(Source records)

————————

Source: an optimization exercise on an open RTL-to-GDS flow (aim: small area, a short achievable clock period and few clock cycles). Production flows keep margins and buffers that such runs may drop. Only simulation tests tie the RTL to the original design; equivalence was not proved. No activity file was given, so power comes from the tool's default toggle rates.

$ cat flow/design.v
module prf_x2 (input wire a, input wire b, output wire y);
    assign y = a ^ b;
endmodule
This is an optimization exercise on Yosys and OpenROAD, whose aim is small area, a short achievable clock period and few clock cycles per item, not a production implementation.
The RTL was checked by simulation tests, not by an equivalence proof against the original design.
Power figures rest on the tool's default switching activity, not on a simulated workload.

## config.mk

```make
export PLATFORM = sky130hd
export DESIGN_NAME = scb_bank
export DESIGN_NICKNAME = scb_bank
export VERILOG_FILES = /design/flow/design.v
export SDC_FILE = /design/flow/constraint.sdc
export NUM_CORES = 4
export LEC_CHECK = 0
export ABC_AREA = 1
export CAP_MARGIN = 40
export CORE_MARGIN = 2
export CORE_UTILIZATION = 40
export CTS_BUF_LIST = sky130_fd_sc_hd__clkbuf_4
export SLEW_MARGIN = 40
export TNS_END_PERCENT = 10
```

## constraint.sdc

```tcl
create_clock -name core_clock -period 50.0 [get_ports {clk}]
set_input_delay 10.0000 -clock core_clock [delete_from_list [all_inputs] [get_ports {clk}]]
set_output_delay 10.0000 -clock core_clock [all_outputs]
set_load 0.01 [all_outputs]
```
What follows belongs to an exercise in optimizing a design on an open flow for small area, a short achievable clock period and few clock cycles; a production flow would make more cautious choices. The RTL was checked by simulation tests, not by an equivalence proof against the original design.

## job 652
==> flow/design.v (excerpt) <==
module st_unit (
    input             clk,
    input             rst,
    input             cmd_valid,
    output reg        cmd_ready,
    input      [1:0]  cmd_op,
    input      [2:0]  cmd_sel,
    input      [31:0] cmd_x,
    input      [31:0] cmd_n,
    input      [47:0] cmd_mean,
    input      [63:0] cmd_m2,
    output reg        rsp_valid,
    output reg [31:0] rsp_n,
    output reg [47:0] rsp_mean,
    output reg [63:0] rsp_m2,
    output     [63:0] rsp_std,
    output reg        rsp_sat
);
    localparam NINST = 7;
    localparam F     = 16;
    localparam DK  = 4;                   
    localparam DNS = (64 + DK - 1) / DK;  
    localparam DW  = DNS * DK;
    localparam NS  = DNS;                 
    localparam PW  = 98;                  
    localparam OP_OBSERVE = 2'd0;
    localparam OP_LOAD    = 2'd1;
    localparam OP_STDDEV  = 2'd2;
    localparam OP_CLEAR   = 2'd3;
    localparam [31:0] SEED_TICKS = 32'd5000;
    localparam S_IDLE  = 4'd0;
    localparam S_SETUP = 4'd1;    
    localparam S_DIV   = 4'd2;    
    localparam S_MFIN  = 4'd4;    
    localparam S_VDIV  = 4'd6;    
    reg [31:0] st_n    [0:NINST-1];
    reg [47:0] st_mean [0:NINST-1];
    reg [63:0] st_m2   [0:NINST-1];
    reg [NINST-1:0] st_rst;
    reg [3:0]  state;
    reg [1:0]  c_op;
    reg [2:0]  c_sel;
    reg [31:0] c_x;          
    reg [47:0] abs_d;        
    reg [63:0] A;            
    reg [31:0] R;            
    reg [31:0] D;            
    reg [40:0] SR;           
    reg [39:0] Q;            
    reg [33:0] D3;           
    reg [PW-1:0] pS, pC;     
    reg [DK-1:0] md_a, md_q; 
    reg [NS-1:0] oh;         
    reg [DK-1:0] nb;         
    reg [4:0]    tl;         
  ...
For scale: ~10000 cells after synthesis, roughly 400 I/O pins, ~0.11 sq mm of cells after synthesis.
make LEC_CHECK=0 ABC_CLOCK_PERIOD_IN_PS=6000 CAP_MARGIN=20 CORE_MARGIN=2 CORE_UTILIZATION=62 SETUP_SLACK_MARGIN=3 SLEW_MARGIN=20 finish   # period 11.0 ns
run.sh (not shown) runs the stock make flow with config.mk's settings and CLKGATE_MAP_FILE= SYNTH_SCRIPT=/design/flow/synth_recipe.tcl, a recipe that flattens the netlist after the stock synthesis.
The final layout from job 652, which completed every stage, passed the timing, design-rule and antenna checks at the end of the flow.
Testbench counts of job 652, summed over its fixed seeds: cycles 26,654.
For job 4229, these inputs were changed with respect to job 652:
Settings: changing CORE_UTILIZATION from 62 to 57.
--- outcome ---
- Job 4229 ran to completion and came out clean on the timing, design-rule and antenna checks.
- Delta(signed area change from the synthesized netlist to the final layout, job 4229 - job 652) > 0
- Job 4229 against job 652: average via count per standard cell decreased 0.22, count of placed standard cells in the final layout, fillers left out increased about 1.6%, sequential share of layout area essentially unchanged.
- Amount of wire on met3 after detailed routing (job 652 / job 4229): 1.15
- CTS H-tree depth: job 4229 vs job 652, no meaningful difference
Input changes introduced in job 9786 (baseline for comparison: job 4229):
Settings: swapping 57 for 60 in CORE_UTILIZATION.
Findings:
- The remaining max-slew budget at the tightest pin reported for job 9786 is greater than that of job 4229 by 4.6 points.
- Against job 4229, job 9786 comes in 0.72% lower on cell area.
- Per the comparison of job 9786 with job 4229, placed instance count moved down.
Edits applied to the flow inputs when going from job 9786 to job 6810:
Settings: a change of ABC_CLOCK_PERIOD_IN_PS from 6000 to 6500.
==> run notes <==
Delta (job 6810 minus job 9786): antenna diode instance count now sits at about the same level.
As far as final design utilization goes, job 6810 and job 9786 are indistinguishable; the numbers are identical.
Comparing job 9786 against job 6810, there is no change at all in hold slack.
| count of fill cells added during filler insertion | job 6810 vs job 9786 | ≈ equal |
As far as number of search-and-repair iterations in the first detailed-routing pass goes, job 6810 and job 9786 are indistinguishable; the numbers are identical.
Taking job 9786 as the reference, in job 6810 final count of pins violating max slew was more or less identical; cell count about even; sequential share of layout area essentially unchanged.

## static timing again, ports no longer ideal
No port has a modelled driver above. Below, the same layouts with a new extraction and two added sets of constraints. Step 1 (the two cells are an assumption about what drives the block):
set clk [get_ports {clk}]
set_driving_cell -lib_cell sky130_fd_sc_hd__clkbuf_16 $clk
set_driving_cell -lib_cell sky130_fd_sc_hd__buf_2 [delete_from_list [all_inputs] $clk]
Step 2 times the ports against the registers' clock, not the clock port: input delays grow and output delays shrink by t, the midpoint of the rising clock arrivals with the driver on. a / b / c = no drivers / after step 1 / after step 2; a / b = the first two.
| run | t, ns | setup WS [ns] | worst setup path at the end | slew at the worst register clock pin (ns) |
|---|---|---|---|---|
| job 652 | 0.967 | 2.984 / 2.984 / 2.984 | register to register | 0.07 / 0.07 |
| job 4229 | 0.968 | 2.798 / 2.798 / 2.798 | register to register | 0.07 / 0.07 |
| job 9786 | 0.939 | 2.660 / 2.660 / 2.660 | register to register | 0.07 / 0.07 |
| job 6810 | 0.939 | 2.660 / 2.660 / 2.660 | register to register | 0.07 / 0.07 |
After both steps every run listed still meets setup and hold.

————————

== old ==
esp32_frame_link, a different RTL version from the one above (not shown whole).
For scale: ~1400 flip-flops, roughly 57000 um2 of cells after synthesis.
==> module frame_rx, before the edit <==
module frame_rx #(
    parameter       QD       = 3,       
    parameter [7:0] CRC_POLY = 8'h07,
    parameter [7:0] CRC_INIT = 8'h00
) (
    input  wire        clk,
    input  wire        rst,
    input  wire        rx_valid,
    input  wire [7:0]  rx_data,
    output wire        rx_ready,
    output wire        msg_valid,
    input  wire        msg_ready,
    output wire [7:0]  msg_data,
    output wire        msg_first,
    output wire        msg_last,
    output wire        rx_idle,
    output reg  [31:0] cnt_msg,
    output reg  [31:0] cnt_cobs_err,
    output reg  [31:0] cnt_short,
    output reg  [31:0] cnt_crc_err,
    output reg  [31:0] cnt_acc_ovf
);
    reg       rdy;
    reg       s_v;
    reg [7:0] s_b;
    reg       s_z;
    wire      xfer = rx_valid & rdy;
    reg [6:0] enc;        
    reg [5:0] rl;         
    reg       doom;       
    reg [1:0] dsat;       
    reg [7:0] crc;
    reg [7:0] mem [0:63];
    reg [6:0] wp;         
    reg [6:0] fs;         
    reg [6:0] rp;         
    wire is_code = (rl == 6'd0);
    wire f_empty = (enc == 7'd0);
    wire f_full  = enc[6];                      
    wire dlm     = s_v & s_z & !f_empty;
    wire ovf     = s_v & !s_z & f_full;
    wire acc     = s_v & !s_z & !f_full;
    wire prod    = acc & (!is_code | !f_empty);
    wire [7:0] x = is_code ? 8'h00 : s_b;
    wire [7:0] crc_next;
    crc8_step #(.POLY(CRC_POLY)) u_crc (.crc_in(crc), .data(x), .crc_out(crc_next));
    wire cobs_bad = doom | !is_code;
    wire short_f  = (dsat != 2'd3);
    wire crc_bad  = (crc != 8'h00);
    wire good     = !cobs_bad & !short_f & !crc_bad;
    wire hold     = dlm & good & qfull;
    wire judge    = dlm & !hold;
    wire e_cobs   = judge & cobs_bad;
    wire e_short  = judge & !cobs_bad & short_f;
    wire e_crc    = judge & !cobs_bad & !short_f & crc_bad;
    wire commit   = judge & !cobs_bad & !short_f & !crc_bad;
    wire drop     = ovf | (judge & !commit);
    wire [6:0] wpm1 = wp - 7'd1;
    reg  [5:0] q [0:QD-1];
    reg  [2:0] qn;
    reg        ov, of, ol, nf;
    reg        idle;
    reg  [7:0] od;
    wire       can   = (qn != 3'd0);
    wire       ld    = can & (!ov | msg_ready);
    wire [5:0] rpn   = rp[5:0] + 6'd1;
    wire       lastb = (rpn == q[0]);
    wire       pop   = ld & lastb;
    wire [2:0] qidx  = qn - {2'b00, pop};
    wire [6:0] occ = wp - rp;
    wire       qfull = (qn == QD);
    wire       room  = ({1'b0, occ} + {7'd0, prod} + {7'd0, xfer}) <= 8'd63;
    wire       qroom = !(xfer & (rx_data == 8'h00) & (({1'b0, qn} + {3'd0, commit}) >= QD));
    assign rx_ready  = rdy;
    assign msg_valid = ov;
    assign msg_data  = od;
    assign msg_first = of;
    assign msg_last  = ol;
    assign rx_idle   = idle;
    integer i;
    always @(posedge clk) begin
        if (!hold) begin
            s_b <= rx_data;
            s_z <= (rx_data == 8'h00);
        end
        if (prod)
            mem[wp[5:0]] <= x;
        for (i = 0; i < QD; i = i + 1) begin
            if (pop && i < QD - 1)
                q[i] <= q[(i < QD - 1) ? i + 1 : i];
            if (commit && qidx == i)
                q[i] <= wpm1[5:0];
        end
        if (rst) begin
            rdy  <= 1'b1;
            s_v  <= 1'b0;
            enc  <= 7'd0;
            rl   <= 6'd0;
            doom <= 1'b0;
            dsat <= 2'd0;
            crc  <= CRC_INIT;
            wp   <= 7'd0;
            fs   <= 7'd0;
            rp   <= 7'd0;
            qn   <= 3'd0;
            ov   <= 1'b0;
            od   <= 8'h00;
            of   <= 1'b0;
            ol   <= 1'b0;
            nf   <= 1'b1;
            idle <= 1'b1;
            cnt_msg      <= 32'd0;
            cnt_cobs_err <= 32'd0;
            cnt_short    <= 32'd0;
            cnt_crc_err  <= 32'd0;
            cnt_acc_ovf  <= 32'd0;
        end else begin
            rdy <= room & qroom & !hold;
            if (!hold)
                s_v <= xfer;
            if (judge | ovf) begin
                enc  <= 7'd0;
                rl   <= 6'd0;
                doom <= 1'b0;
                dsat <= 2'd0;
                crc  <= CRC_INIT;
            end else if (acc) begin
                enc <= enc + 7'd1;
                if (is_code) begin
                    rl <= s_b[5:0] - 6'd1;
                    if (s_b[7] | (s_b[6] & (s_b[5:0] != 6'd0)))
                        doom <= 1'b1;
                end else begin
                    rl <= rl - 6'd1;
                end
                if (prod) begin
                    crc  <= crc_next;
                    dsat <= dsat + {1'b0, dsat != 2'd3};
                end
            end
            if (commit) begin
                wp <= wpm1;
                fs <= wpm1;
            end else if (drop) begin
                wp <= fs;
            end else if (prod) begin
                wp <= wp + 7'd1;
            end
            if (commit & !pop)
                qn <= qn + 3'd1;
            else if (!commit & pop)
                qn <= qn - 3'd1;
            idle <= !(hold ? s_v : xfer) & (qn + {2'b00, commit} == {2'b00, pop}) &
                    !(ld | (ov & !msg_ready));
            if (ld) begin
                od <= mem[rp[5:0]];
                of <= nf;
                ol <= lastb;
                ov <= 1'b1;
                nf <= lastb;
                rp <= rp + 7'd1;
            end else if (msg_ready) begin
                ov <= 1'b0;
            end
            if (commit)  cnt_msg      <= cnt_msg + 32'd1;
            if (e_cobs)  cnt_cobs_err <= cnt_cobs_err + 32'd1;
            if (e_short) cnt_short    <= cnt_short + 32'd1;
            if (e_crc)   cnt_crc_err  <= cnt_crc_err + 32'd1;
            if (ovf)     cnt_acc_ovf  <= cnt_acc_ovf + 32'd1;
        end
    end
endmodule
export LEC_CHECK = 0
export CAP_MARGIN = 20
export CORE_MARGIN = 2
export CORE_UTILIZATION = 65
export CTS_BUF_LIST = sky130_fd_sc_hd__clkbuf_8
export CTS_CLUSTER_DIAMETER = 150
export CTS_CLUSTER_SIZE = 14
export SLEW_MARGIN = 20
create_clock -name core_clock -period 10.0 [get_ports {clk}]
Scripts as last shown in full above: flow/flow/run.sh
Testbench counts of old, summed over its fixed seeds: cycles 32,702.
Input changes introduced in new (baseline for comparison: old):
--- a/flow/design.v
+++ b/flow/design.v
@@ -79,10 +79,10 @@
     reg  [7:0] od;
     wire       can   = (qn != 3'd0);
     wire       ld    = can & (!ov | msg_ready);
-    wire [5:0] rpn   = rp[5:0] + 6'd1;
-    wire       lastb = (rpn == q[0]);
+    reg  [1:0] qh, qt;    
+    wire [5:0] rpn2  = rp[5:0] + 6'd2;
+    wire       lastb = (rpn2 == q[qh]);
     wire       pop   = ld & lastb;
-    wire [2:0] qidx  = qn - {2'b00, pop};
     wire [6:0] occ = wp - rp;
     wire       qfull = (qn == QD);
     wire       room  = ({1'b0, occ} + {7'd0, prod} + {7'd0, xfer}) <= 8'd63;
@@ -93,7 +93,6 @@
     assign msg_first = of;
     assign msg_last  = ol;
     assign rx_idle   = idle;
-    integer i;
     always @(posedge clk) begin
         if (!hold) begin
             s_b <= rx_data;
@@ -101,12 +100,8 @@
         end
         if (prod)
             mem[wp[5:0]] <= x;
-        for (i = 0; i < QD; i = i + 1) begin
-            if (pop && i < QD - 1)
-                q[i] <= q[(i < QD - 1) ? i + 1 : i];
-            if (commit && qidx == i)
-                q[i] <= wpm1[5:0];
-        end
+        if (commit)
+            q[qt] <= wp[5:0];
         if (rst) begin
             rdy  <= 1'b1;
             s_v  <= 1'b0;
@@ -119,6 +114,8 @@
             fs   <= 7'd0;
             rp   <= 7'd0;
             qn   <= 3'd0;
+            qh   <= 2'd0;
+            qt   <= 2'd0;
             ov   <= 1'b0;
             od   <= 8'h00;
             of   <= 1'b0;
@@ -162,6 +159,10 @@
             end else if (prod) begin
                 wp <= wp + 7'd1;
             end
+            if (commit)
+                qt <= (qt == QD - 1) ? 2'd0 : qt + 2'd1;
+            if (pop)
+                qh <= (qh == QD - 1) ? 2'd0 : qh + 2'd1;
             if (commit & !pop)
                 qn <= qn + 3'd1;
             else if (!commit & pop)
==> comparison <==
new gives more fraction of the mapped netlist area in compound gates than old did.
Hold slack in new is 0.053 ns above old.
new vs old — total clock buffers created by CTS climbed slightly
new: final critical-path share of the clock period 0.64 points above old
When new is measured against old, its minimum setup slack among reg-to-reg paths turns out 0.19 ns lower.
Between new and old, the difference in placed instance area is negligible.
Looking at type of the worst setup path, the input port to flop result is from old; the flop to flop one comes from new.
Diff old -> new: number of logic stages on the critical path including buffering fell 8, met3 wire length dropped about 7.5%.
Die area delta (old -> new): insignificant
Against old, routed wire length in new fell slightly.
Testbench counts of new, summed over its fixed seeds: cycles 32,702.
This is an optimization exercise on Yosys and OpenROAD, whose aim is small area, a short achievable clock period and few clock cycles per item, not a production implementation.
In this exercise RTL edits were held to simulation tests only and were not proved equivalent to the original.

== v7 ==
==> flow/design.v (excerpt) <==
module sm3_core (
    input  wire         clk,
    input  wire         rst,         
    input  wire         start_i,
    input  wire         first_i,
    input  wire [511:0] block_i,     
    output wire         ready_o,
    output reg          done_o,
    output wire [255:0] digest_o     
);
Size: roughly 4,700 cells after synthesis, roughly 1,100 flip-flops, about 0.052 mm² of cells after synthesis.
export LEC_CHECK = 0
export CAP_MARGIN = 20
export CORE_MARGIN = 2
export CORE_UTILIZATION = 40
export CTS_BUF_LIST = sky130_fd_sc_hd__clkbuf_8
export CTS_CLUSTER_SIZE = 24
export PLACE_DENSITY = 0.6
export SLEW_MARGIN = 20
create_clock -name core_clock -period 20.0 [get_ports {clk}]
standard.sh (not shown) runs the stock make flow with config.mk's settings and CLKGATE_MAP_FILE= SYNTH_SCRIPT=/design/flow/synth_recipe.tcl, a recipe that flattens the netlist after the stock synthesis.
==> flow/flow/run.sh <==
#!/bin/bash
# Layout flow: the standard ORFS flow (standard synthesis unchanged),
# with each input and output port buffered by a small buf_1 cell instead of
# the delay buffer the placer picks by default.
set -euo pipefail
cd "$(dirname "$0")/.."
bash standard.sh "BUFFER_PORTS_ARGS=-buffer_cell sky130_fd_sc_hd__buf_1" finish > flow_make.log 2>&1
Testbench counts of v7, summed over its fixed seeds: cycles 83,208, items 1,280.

————————

— WHAT TO PRODUCE —
Your task is to retype the entries verbatim, starting with the line that holds "ov <= 1'b1;" and stopping after the line that holds "cnt_cobs_err + 32'd1;".

— OUTPUT OF THE EXERCISE —
                ov <= 1'b1;
                nf <= lastb;
                rp <= rp + 7'd1;
            end else if (msg_ready) begin
                ov <= 1'b0;
            end
            if (commit)  cnt_msg      <= cnt_msg + 32'd1;
            if (e_cobs)  cnt_cobs_err <= cnt_cobs_err + 32'd1;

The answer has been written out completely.